Work order: In the entries below, every line that contains "synthesis" must be located and copied.

Given records:
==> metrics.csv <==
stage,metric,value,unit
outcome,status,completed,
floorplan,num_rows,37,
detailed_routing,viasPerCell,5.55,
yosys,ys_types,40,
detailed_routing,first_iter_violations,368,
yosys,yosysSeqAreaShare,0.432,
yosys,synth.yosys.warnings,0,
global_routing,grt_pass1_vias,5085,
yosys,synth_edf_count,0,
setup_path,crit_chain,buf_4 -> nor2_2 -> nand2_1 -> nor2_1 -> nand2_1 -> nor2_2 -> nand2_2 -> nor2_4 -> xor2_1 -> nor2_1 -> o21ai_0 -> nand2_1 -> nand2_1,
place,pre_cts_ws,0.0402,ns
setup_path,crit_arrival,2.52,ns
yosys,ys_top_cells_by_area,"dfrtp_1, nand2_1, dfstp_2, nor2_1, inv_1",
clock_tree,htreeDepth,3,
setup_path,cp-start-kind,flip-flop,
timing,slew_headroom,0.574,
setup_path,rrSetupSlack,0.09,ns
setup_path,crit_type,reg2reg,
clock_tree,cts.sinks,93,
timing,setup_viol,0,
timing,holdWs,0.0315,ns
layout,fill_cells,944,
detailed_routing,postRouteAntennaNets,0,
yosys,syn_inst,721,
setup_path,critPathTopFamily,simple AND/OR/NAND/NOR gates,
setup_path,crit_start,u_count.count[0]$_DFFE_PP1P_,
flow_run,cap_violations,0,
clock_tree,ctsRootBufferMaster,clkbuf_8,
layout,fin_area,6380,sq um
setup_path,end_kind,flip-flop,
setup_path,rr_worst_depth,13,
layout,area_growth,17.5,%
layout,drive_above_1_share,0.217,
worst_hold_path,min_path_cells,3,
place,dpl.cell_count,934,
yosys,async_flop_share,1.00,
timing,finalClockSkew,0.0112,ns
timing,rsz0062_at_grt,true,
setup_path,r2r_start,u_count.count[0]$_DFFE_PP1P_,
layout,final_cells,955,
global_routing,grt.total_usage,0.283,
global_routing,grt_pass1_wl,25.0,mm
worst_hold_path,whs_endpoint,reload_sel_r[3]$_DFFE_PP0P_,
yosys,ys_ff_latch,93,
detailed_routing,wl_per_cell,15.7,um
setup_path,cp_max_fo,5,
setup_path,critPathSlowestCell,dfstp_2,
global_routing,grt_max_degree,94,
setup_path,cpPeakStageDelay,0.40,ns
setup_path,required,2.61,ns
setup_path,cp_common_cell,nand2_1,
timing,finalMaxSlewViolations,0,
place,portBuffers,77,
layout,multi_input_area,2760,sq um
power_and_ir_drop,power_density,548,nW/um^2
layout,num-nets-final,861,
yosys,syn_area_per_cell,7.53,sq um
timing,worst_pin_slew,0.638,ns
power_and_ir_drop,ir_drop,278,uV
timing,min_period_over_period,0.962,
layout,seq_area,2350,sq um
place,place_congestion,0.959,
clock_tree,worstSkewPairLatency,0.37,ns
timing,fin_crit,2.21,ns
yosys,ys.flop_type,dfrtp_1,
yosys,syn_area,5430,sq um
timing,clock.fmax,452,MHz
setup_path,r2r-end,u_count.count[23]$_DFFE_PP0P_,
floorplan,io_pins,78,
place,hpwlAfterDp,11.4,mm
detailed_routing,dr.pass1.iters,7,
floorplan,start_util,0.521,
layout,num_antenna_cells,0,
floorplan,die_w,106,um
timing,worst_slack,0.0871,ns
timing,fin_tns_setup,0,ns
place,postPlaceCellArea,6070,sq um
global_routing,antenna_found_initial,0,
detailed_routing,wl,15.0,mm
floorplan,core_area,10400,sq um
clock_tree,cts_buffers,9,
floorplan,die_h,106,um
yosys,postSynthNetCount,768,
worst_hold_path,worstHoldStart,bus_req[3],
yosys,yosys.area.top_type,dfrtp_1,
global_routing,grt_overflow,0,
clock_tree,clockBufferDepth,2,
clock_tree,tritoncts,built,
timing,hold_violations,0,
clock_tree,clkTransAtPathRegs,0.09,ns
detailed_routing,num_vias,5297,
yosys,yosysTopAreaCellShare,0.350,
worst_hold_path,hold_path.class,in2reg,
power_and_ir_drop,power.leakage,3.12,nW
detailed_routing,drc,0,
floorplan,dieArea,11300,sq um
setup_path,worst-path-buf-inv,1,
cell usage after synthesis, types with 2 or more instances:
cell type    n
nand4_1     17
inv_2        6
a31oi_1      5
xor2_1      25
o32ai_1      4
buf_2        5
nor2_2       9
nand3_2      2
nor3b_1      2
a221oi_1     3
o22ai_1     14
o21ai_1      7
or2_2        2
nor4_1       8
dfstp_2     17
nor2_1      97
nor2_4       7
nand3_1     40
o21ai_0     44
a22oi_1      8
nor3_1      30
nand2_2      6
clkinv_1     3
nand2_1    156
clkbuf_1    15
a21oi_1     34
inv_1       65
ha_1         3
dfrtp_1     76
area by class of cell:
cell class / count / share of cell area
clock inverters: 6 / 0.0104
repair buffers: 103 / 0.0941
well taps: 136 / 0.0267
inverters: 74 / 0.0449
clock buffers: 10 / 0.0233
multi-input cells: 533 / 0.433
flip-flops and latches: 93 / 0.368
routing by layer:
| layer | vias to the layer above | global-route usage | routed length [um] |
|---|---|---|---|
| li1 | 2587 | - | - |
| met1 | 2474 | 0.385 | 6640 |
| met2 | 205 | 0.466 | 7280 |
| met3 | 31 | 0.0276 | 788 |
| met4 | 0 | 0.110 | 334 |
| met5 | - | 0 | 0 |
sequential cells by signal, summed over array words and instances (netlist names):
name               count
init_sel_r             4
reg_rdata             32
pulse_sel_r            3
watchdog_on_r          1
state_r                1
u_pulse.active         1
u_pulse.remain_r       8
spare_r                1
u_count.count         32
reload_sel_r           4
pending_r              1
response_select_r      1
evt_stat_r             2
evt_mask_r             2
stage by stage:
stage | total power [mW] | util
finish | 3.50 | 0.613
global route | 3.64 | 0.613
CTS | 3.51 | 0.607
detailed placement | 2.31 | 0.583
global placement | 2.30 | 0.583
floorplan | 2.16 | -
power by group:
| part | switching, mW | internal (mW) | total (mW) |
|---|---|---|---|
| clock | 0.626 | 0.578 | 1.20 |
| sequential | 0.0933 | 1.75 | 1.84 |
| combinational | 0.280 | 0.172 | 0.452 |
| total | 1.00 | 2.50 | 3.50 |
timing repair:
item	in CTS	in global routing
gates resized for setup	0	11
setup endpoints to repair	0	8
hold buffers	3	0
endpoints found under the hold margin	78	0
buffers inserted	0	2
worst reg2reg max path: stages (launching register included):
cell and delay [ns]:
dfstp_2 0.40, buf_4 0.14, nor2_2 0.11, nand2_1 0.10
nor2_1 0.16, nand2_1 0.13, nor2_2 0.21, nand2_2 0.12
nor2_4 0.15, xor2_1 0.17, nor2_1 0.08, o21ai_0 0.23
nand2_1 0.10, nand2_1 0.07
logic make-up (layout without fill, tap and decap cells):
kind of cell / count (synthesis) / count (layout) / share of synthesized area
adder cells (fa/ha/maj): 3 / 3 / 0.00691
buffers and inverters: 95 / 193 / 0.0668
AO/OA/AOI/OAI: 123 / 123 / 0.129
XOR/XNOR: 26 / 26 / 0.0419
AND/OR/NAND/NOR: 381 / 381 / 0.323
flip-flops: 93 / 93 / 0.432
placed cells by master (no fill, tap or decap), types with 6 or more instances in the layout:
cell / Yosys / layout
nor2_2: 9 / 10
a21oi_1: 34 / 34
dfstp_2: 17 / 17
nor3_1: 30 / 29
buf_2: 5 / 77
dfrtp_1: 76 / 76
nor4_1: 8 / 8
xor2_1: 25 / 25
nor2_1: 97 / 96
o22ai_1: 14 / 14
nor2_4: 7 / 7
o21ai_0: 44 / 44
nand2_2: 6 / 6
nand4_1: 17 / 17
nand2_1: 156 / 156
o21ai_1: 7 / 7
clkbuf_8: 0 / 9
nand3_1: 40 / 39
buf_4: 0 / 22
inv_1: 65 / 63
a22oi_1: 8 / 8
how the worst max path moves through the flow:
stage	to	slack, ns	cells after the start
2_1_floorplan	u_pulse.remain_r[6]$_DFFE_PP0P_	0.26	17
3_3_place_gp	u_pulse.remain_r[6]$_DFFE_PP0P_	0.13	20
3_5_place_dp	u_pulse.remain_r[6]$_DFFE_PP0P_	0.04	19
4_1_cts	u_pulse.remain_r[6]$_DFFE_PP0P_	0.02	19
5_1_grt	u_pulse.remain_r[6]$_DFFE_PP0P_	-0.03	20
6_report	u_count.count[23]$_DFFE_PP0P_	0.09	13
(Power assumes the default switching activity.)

Result for this exercise:
cell usage after synthesis, types with 2 or more instances:
kind of cell / count (synthesis) / count (layout) / share of synthesized area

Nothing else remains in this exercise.